Patent Application
20230009148
Briefly summarized, embodiments disclosed herein are directed to an anti-microbial coated urethral plug to reduce catheter associated urinary tract infections (“CAUTI”). Hospital Acquired Infections (“HAI”), such as CAUTI, are detrimental to the patient, and also incur extra costs in treating these additional complications. Two thirds of all CAUTI occur due to extra-luminal bacterial migration, or bacteria that climb the outside of the Foley catheter into the urinary tract. Some urinary catheters currently available can include various coatings, which when wetted, have anti-microbial properties and can mitigate CAUTI. These coatings are disposed over substantially the entire length of the catheter but can also drive up costs of such devices. These additional costs can deter usage, allowing HAI, such as CAUTI, to persist.
Disclosed herein are apparatus and methods for applying a plug to the urinary meatal opening, after insertion of a urinary catheter, to create a seal therebetween and mitigate extra-luminal bacterial migration. The plug includes coatings, textured surfaces, combinations thereof, or the like, to further mitigate microbial migration at the urethral entrance. Advantageously, embodiments disclosed herein can be used in conjunction with coated urinary catheters to provide improved protection against CAUTI. Further, embodiments disclosed herein can be used with uncoated catheters to reduce costs, improving usage uptake, and still provide effective protection against CAUTI.

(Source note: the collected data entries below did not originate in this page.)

## src/rtl/ctx_tag_pkg.sv

```systemverilog
package ctx_tag_pkg;
  localparam int TAG_W = 8;

  typedef struct packed {
    logic [TAG_W-1:0] tag;
    logic             match;
    logic [TAG_W-1:0] killed;
    logic             agg;
  } tag_res_t;
endpackage

```

## src/rtl/ctx_tag_crc.sv

```systemverilog
module ctx_tag_crc #(
  parameter int            DW   = 32,
  parameter int            CW   = 8,
  parameter logic [CW-1:0] POLY = 8'h07,
  parameter logic [CW-1:0] SEED = 8'hFF
) (
  input  logic [DW-1:0] word_i,
  output logic [CW-1:0] crc_o
);
  // bit-serial walk, used only at elaboration to derive the XOR matrix
  function automatic logic [CW-1:0] walk(input logic [DW-1:0] d, input logic [CW-1:0] s);
    logic [CW-1:0] r;
    logic          fb;
    r = s;
    for (int k = DW-1; k >= 0; k--) begin
      fb = r[CW-1] ^ d[k];
      r  = {r[CW-2:0], 1'b0} ^ (fb ? POLY : '0);
    end
    return r;
  endfunction

  localparam logic [CW-1:0] SEED_RESP = walk('0, SEED);

  logic [CW-1:0] term [DW];

  for (genvar j = 0; j < DW; j++) begin : g_col
    localparam logic [DW-1:0] UNIT = DW'(1) << j;
    localparam logic [CW-1:0] RESP = walk(UNIT, '0);
    assign term[j] = word_i[j] ? RESP : '0;
  end

  always_comb begin
    crc_o = SEED_RESP;
    for (int j = 0; j < DW; j++) crc_o = crc_o ^ term[j];
  end
endmodule

```

## src/rtl/ctx_tag_form.sv

```systemverilog
module ctx_tag_form
  import ctx_tag_pkg::*;
#(
  parameter int FLD_W  = 4,
  parameter int AGG_LO = 2,
  parameter int AGG_HI = 4
) (
  input  logic [TAG_W-1:0] crc_i,
  input  logic [TAG_W-1:0] stored_i,
  input  logic [FLD_W-1:0] region_i,
  output tag_res_t         res_o
);
  localparam int MK = TAG_W - 1;

  logic [TAG_W-1:0] tag;

  assign tag           = {1'b1, crc_i[MK-1:0]};
  assign res_o.tag     = tag;
  assign res_o.match   = (stored_i == tag);
  assign res_o.killed  = {1'b0, stored_i[MK-1:0]};
  assign res_o.agg     = (region_i == FLD_W'(AGG_LO)) || (region_i == FLD_W'(AGG_HI));
endmodule

```

## src/rtl/ctx_tag_stage.sv

```systemverilog
module ctx_tag_stage
  import ctx_tag_pkg::*;
(
  input  logic     clk,
  input  logic     rst_n,
  input  logic     in_valid,
  output logic     in_ready,
  input  tag_res_t res_i,
  output logic     out_valid,
  input  logic     out_ready,
  output tag_res_t res_o
);
  logic vld_q;

  assign in_ready  = !vld_q || out_ready;
  assign out_valid = vld_q;

  always_ff @(posedge clk or negedge rst_n) begin
    if (!rst_n) begin
      vld_q <= 1'b0;
      res_o <= '0;
    end else if (in_ready) begin
      vld_q <= in_valid;
      if (in_valid) res_o <= res_i;
    end
  end
endmodule

```

## src/rtl/ctx_tag_unit.sv

```systemverilog
module ctx_tag_unit
  import ctx_tag_pkg::*;
#(
  parameter int CID_W = 24,
  parameter int FLD_W = 4
) (
  input  logic             clk,
  input  logic             rst_n,
  input  logic             in_valid,
  output logic             in_ready,
  input  logic [CID_W-1:0] cid,
  input  logic [FLD_W-1:0] region,
  input  logic [FLD_W-1:0] ctype,
  input  logic [TAG_W-1:0] stored_tag,
  output logic             out_valid,
  input  logic             out_ready,
  output logic [TAG_W-1:0] tag_o,
  output logic             match_o,
  output logic [TAG_W-1:0] killed_o,
  output logic             agg_o
);
  localparam int DW = CID_W + 2*FLD_W;

  logic [DW-1:0]    word;
  logic [TAG_W-1:0] crc;
  tag_res_t         res_d, res_q;

  // R1 packing
  assign word = {cid, region, ctype};

  ctx_tag_crc #(.DW(DW), .CW(TAG_W), .POLY(8'h07), .SEED(8'hFF)) crc_i (
    .word_i (word),
    .crc_o  (crc)
  );

  ctx_tag_form #(.FLD_W(FLD_W)) form_i (
    .crc_i    (crc),
    .stored_i (stored_tag),
    .region_i (region),
    .res_o    (res_d)
  );

  ctx_tag_stage stage_i (
    .clk       (clk),
    .rst_n     (rst_n),
    .in_valid  (in_valid),
    .in_ready  (in_ready),
    .res_i     (res_d),
    .out_valid (out_valid),
    .out_ready (out_ready),
    .res_o     (res_q)
  );

  assign tag_o    = res_q.tag;
  assign match_o  = res_q.match;
  assign killed_o = res_q.killed;
  assign agg_o    = res_q.agg;
endmodule

```
===== src/rtl/xbus_ctrl_dp.sv =====
module xbus_ctrl_dp
  import xbus_pkg::*;
#(
  parameter int ADDR_W = 16,
  parameter int DATA_W = 8
) (
  input  logic              clk,
  input  logic              rstN,
  input  busCtl_t           ctl,
  input  logic [ADDR_W-1:0] reqAddr,
  input  logic [DATA_W-1:0] reqWdata,
  input  logic [DATA_W-1:0] busAdIn,
  output logic [DATA_W-1:0] busAdOut,
  output logic              busAdOe,
  output logic [ADDR_W-DATA_W-1:0] busAddrHi,
  output logic              busAle,
  output logic              busRdN,
  output logic              busWrN,
  output logic [DATA_W-1:0] rspRdata,
  output logic              rspDone
);

  localparam int HI_W = ADDR_W - DATA_W;

  logic [ADDR_W-1:0] addrQ;
  logic [DATA_W-1:0] wdataQ;
  logic [DATA_W-1:0] rdataQ;

  always_ff @(posedge clk or negedge rstN) begin
    if (!rstN) begin
      addrQ  <= '0;
      wdataQ <= '0;
      rdataQ <= '0;
    end else begin
      if (ctl.load) begin
        addrQ  <= reqAddr;
        wdataQ <= reqWdata;
      end
      if (ctl.capture) rdataQ <= busAdIn;
    end
  end

  always_comb begin
    if (ctl.driveAddr)      busAdOut = addrQ[DATA_W-1:0];
    else if (ctl.driveData) busAdOut = wdataQ;
    else                    busAdOut = '0;
  end

  assign busAdOe   = ctl.driveAddr | ctl.driveData;
  assign busAddrHi = addrQ[ADDR_W-1:DATA_W];
  assign busAle    = ctl.ale;
  assign busRdN    = ~ctl.rdLow;
  assign busWrN    = ~ctl.wrLow;
  assign rspRdata  = rdataQ;
  assign rspDone   = ctl.done;

  AST_RD_FLOAT: assert property (@(posedge clk) disable iff (!rstN)
    !busRdN |-> !busAdOe);
  AST_WR_DRIVE: assert property (@(posedge clk) disable iff (!rstN)
    !busWrN |-> (busAdOe && busAdOut == wdataQ));
  AST_WR_HOLD: assert property (@(posedge clk) disable iff (!rstN)
    $rose(busWrN) |-> busAdOe);
  AST_HI_STABLE: assert property (@(posedge clk) disable iff (!rstN)
    (!ctl.load && !busAle && !$past(ctl.load)) |-> $stable(busAddrHi));
  AST_RDATA_HOLD: assert property (@(posedge clk) disable iff (!rstN)
    !$past(ctl.capture) |-> $stable(rspRdata));

  if (HI_W < 1) begin : g_bad_width
    initial $error("ADDR_W must exceed DATA_W");
  end

endmodule
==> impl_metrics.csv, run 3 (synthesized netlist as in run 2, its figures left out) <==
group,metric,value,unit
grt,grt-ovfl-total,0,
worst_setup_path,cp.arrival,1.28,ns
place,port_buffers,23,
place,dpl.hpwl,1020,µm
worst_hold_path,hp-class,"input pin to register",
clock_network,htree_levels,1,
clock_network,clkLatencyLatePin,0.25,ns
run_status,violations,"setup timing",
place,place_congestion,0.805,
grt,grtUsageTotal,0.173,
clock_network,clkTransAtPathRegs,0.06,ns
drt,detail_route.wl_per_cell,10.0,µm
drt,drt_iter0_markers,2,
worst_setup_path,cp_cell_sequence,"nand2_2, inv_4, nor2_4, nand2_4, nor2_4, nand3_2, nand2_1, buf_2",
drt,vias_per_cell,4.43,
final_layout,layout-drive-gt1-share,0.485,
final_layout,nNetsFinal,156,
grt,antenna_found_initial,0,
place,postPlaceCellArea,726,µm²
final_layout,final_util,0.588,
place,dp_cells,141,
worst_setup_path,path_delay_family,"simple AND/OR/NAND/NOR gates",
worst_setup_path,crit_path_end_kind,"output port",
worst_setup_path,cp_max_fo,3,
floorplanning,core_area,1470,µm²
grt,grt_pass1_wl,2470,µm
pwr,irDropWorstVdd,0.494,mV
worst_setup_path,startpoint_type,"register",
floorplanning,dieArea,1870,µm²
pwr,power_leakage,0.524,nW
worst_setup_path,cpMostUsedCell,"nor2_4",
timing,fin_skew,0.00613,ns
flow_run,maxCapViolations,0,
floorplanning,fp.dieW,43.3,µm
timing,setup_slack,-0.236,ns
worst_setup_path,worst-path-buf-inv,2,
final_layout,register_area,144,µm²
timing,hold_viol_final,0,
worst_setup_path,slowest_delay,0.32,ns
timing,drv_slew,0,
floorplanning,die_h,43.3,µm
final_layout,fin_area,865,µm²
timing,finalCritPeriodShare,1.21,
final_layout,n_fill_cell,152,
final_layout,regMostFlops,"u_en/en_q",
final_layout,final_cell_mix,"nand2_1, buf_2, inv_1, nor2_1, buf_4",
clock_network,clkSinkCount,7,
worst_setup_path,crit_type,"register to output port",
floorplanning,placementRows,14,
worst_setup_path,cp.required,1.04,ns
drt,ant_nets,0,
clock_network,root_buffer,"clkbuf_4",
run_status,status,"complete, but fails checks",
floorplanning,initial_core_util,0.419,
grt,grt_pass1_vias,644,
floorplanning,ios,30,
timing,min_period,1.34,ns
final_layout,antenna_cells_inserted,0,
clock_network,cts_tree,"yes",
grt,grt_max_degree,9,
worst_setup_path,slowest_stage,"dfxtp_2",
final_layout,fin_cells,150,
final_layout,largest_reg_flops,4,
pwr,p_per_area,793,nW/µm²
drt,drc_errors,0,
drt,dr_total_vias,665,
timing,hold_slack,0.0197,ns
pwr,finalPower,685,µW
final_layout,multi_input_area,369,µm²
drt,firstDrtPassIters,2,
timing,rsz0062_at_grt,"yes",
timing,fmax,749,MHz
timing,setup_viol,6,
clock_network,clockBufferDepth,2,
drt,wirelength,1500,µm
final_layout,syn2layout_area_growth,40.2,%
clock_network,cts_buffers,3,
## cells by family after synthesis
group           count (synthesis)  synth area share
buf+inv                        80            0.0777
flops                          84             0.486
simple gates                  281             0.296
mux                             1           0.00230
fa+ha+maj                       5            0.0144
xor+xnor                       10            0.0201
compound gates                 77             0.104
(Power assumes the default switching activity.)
File: config.mk
export PLATFORM = sky130hd
export DESIGN_NAME = rx_pol_ctrl
export DESIGN_NICKNAME = d
export VERILOG_FILES = /design/src/rtl/rx_pol_pkg.sv /design/src/rtl/rx_pol_decide.sv /design/src/rtl/rx_pol_xor.sv /design/src/rtl/rx_pol_ctrl.sv
export SDC_FILE = /design/constraint.sdc
export NUM_CORES = 1
export LEC_CHECK = 0
export BUFFER_PORTS_ARGS = -buffer_cell sky130_fd_sc_hd__buf_2
export CAP_MARGIN = 20
export CELL_PAD_IN_SITES_DETAIL_PLACEMENT = 1
export CELL_PAD_IN_SITES_GLOBAL_PLACEMENT = 1
export CORE_AREA = 5 5 42 44
export CTS_CLUSTER_DIAMETER = 150
export DETAILED_ROUTE_END_ITERATION = 7
export DIE_AREA = 0 0 47 49
export PLACE_DENSITY_LB_ADDON = 0.1
export SYNTH_ARGS = -nofsm -noshare
export SYNTH_HDL_FRONTEND = slang
export SYNTH_SLANG_ARGS = --single-unit
File: constraint.sdc
create_clock -name clk -period 1.6 [get_ports clk]
set_input_delay 0.24 -clock clk [delete_from_list [all_inputs] [get_ports clk]]
set_output_delay 0.24 -clock clk [all_outputs]
set_load 0.1 [all_outputs]
File: src/rtl/rx_pol_pkg.sv
package rx_pol_pkg;

    // Default number of consecutive agreeing valid packets needed to lock.
    localparam int unsigned DEF_CONFIRM = 2;

    // One delimiter event as seen by the decision logic.
    typedef struct packed {
        logic stb;
        logic valid;
        logic inverted;
    } etd_evt_t;

    // Decision state carried between packets.
    typedef struct packed {
        logic invert;
        logic locked;
    } pol_dec_t;

    // True when the event may update the decision.
    function automatic logic evt_usable(etd_evt_t e, logic locked);
        return e.stb && e.valid && !locked;
    endfunction

endpackage

File: src/rtl/rx_pol_decide.sv
module rx_pol_decide
    import rx_pol_pkg::*;
#(
    parameter int unsigned CONFIRM_CNT = DEF_CONFIRM
) (
    input  logic     clk,
    input  logic     rst,
    input  etd_evt_t evt,
    input  logic     link_fail,
    output pol_dec_t dec
);
    localparam int unsigned CNT_W = $clog2(CONFIRM_CNT + 1);
    localparam logic [CNT_W-1:0] CNT_TOP = CNT_W'(CONFIRM_CNT);
    localparam logic [CNT_W-1:0] CNT_ONE = CNT_W'(1);

    logic [CNT_W-1:0] run_cnt;
    logic [CNT_W-1:0] run_nxt;
    logic             use_evt;
    logic             agrees;

    assign use_evt = evt_usable(evt, dec.locked);
    assign agrees  = (run_cnt != '0) && (evt.inverted == dec.invert);
    assign run_nxt = agrees ? run_cnt + CNT_ONE : CNT_ONE;

    always_ff @(posedge clk) begin
        if (rst) begin
            dec.invert <= 1'b0;
            dec.locked <= 1'b0;
            run_cnt    <= '0;
        end else if (link_fail) begin
            dec.locked <= 1'b0;
            run_cnt    <= '0;
        end else if (use_evt) begin
            dec.invert <= evt.inverted;
            run_cnt    <= run_nxt;
            dec.locked <= (run_nxt == CNT_TOP);
        end
    end


    reset_clear_chk: assert property (@(posedge clk)
        rst |=> (!dec.invert && !dec.locked && run_cnt == '0));


    first_sets_chk: assert property (@(posedge clk) disable iff (rst)
        (run_cnt == '0 && evt.stb && evt.valid && !link_fail)
        |=> (dec.invert == $past(evt.inverted)));


    invalid_ignored_chk: assert property (@(posedge clk) disable iff (rst)
        (!(evt.stb && evt.valid) && !link_fail)
        |=> ($stable(dec.invert) && $stable(run_cnt) && $stable(dec.locked)));


    lock_holds_chk: assert property (@(posedge clk) disable iff (rst)
        (dec.locked && !link_fail) |=> (dec.locked && $stable(dec.invert)));


    link_fail_chk: assert property (@(posedge clk) disable iff (rst)
        link_fail |=> (!dec.locked && run_cnt == '0 && $stable(dec.invert)));


    run_bound_chk: assert property (@(posedge clk) disable iff (rst)
        run_cnt <= CNT_TOP);

endmodule

File: src/rtl/rx_pol_xor.sv
module rx_pol_xor #(
    parameter int unsigned DATA_W = 1
) (
    input  logic [DATA_W-1:0] din,
    input  logic              invert,
    output logic [DATA_W-1:0] dout
);
    for (genvar b = 0; b < DATA_W; b++) begin : g_bit
        assign dout[b] = din[b] ^ invert;
    end
endmodule

File: src/rtl/rx_pol_ctrl.sv
module rx_pol_ctrl
    import rx_pol_pkg::*;
#(
    parameter int unsigned CONFIRM_CNT = DEF_CONFIRM,
    parameter int unsigned DATA_W      = 1
) (
    input  logic              clk,
    input  logic              rst,
    input  logic              pkt_stb,
    input  logic              etd_valid,
    input  logic              etd_inverted,
    input  logic              link_fail,
    input  logic [DATA_W-1:0] rx_data_in,
    output logic [DATA_W-1:0] rx_data_out,
    output logic              rx_invert,
    output logic              pol_locked,
    output logic              pol_reversed
);
    etd_evt_t evt;
    pol_dec_t dec;

    assign evt = '{stb: pkt_stb, valid: etd_valid, inverted: etd_inverted};

    rx_pol_decide #(.CONFIRM_CNT(CONFIRM_CNT)) u_decide (
        .clk       (clk),
        .rst       (rst),
        .evt       (evt),
        .link_fail (link_fail),
        .dec       (dec)
    );

    rx_pol_xor #(.DATA_W(DATA_W)) u_xor (
        .din    (rx_data_in),
        .invert (dec.invert),
        .dout   (rx_data_out)
    );

    assign rx_invert    = dec.invert;
    assign pol_locked   = dec.locked;
    assign pol_reversed = dec.invert;


    data_path_chk: assert property (@(posedge clk) disable iff (rst)
        (rx_data_out != rx_data_in) |-> rx_invert);

endmodule

Word level (Yosys, flattened, before mapping)
Cells that the tools add are included.
{ "word_totals": {"memories": 0, "rom_bits": 0, "register_bits": 4, "latch_bits": 0, "mem_bits_rw": 0, "out_inout_bits": 4, "input_bits": 7} }
{ "op_classes": {"multipliers": 0, "n_bitwise": 2, "reduce_logical": 7, "div_mod_pow": 0, "eq_ne": 2, "add_sub_neg": 1, "order_cmp": 0, "shift": 0, "mux": 1} }
{ "ops": {"columns": ["cell", "n"], "rows": [
  ["logical AND 1 bit", 3],
  ["adder 2 x 1 -> 2 bit (second input constant)", 1],
  ["== test 2 bit (second input constant)", 1],
  ["two-way mux 2 bit", 1],
  ["AND reduction 2 bit", 1],
  ["nonzero test 2 bit", 1],
  ["OR reduction 2 bit", 1],
  ["== test 1 bit", 1],
  ["zero test 1 bit", 1],
  ["inverter 1 bit", 1],
  ["bitwise XOR 1 bit", 1]
]} }

Logic depth before layout (Yosys ltp)
Gate-level depths: netlist (run 1).
{ "logic_depth": {"ltp_word": 4, "ltp_mapped": 5, "depth_no_buf": 5} }

Cells and area by module
Synthesis (run 1) repeated with hierarchy kept, for this count alone.
{ "unflattened": {"cells_unflattened": 22, "area_unflattened_um2": 217.7} }
{ "by_module_without_submodules": {"columns": ["module", "instances", "seq_area_each_um2", "cells_per_inst", "area_each_um2"], "rows": [
  ["rx_pol_decide", 1, 80.1, 20, 201.4],
  ["rx_pol_xor", 1, 0.0, 1, 8.8],
  ["rx_pol_ctrl", 1, 0.0, 1, 7.5]
]} }

Worst setup path after synthesis (run 1)
No wires, ideal clock.
{ "synth_path": {"path_type": "register to output", "startpoint": "register, netlist name u_decide.dec[1]", "endpoint": "output port rx_data_out", "n_path_buf": 0, "arrival_ns": 2.506, "path_slack_ns": -1.146, "path_stages_with_launch": 2, "path_cell_list": "dfxtp_1 -> xor2_1"} }
{ "synth_via": {"elab_chain_len": 1} }
{ "synth_lines": {"columns": ["item", "line", "rtl"], "rows": [
  ["bitwise XOR 1 bit", "rx_pol_xor.sv:9", "assign dout[b] = din[b] ^ invert;"],
  ["end, declared", "rx_pol_ctrl.sv:14", "output logic [DATA_W-1:0] rx_data_out,"]
]} }
No other way between the ends.

Worst setup path after layout (run 1)
{ "layout_path": {"startpoint": "register, netlist name u_decide.dec[1]", "endpoint": "output port rx_data_out"} }
{ "layout_via": {"elab_chain_len": 1} }
{ "layout_lines": {"columns": ["item", "line"], "rows": [
  ["bitwise XOR 1 bit", "rx_pol_xor.sv:9"]
]} }
No other way between the ends.

==> results of run 1 <==
## power by group
part | leakage (nW) | total (mW) | internal, mW | switching [mW]
sequential | 0.0334 | 0.105 | 0.102 | 0.00269
combinational | 0.0839 | 0.0617 | 0.0172 | 0.0445
clock | 0.0138 | 0.122 | 0.0837 | 0.0379
total | 0.131 | 0.288 | 0.203 | 0.0851
## layout make-up
class	instances	area (µm²)	share of cell area, %
Clock buffer	3	22.5	6.55
Multi-Input combinational cell	14	161	46.9
Timing Repair Buffer	10	50.0	14.5
Tap cell	16	20.0	5.82
Sequential cell	4	82.6	24.0
Inverter	2	7.51	2.18
## flip-flops by register name, indices dropped and copies added (netlist names)
name              cells
u_decide.run_cnt      2
u_decide.dec          2
## critical path, stage by stage (launching register included)
cell and delay, ns:
dfxtp_2 0.40, xor2_4 0.13, buf_2 0.43
## metrics by stage
step | hold slack [ns] | setup WS, ns | std cells | power, mW | cell area, µm²
after floorplan | 0.304 | -0.00107 | 21 | 0.151 | 259
after global placement | 0.483 | 0.202 | 46 | 0.169 | 322
after detailed placement | 0.483 | 0.155 | 46 | 0.169 | 322
after CTS | 0.234 | 0.139 | 49 | 0.299 | 344
after global routing | 0.232 | 0.0855 | 49 | 0.319 | 344
final | 0.241 | 0.159 | 49 | 0.288 | 344
## path summary, 6_finish.rpt
path,depth (start not counted),endpoint,slack [ns]
worst max-delay path,2,rx_data_out,0.16
worst min-delay path,2,u_decide.run_cnt[0]$_SDFFE_PP0P_,0.24
worst max register to register,5,u_decide.run_cnt[0]$_SDFFE_PP0P_,0.17
worst min register to register,2,u_decide.run_cnt[1]$_SDFFE_PP0P_,0.54
## layer usage
layer  up-vias  track usage (%)  wire length [µm]
met4         0             1.38                 0
met3         0             7.01                66
met2         7             10.6               318
li1        102                -                 -
met5         -                0                 0
met1        98             5.70               181
## cells by family after synthesis
| kind of cell | Yosys count |
|---|---|
| AO/OA/AOI/OAI | 3 |
| XOR/XNOR | 2 |
| buffers and inverters | 3 |
| multiplexers | 1 |
| adder cells (fa/ha/maj) | 1 |
| AND/OR/NAND/NOR | 7 |
| flip-flops | 4 |
## synth_stat cells (all sizes together)
library cell	n
xor2	1
dfxtp	4
nor2	1
xnor2	1
buf	1
ha	1
a32oi	1
a2111oi	1
nor3	2
and4bb	2
inv	2
a41oi	1
mux2i	1
nand3b	1
and3	1
==> results.py, run 1 <==
metrics = {
    "run_status": {
        "outcome": "complete, no violations",
    },
    "synthesis": {
        "yosysWarnings": 0,
        "synth_adder_area_share_pct": 5.26,
        "synth_nets": 29,
        "muxShareOfSynthArea_pct": 4.21,
        "netlist_area_um2": 238,
        "synth_top_cell_by_area": "dfxtp_1",
        "yosys-top-cells-area": "dfxtp_1, a2111oi_4, and4bb_2, ha_1, and3_4",
        "ys_types": 15,
        "synth_xor_area_share_pct": 7.37,
        "syn_inst": 21,
        "seq_area_frac_synth_pct": 33.7,
        "syn_area_per_cell_um2": 11.3,
        "synth_top_family_by_area": "simple AND/OR/NAND/NOR gates",
        "synth_top_area_share_pct": 33.7,
        "yosys.area_share.simple_pct": 24.2,
        "synth_compound_area_share_pct": 18.9,
        "synth_seq_cells": 4,
    },
    "cts": {
        "clk_latency_ns": 0.23,
        "h-tree-depth": 1,
        "cts_hold_buffers": 0,
        "cts_inserted_buffers": 3,
        "cts-root-buf": "clkbuf_4",
        "clkTransAtPathRegs_ns": 0.04,
        "post_cts_buffers": 0,
        "cts_buffer_depth": 2,
        "cts.sinks": 4,
        "cts_tree": "built",
        "postCtsResizedCells": 0,
    },
    "global_routing": {
        "grt_util_all_layers_pct": 6.69,
        "grt_pass1_wl_mm": 1.03,
        "first_global_vias": 233,
        "antenna_found_initial": 0,
        "grt_max_degree": 6,
        "overflow": 0,
    },
    "job": {
        "max-cap-violations": 0,
    },
    "worst_hold_path": {
        "min_from": "rst",
        "hp-class": "primary input to register",
    },
    "timing": {
        "tightestPinTransition_ns": 0.490,
        "relSlewSlack_pct": 67.6,
        "final.setup_skew_ns": 0.000822,
        "finalCriticalPeriod_ns": 1.44,
        "slew_violations": 0,
        "rsz0062_at_grt": "false",
        "tns_ns": 0,
        "period_share_pct": 90.1,
        "fmax_mhz": 694,
        "finalHoldViolCount": 0,
        "setup_viol": 0,
    },
    "route": {
        "postRouteAntennaNets": 0,
        "drc": 0,
        "wire_per_inst_um": 11.6,
        "firstDrtPassIters": 2,
        "wl_um": 566,
        "via_count": 207,
        "drt_iter0_markers": 2,
        "viasPerCell": 4.22,
    },
    "placed_design": {
        "io_buffer_count": 10,
        "gp_congestion": 0.685,
        "hpwlAfterDp_um": 509,
    },
    "layout": {
        "layout_commonest_cell": "buf_2",
        "layout_common_cells": "buf_2, clkbuf_4",
        "finalCoreUtilization_pct": 24.6,
        "drive_gt1_share_pct": 60.6,
        "fin_nets": 43,
        "fillerInstances": 173,
        "syn_to_final_growth_pct": 44.7,
        "diodes": 0,
    },
    "die": {
        "pin_count": 11,
        "die_height_um": 49,
        "std_cell_rows": 14,
        "core_um2": 1400,
        "die_w_um": 47,
        "start_util_pct": 17.0,
        "dieArea_um2": 2300,
    },
    "critical_path": {
        "reg2reg_from": "u_decide.run_cnt[0]$_SDFFE_PP0P_",
        "crit_start": "u_decide.dec[1]$_SDFFE_PP0P_",
        "cp.arrival_ns": 1.20,
        "critical_path_class": "register to primary output",
        "worstPathMaxFanout": 5,
        "critPathRequiredTime_ns": 1.36,
        "endpoint_kind": "primary output",
        "start_kind": "register",
    },
    "power": {
        "cellLeakagePower_nw": 0.131,
        "power.density_nw_per_um2": 838,
        "ir_worst_vdd_mv": 0.459,
    },
}
Note: power is estimated with default switching activity, not from simulation.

Embodiments disclosed herein include a urethral plug configured to engage a urinary catheter and to mitigate urinary tract infection. The urethral plug includes a plug body defining a frustum shape and has a lumen configured to receive the urinary catheter, a slit extending longitudinally and extending from the lumen to a side surface of the plug body, the slit configured to allow the urinary catheter to pass therethrough, one of a textured surface and a coating disposed on a portion of an outer surface and configured to mitigate microbial adhesion, and a distal portion configured to fit within a urethral opening to create a seal between the side surface of the plug body and the urethral opening.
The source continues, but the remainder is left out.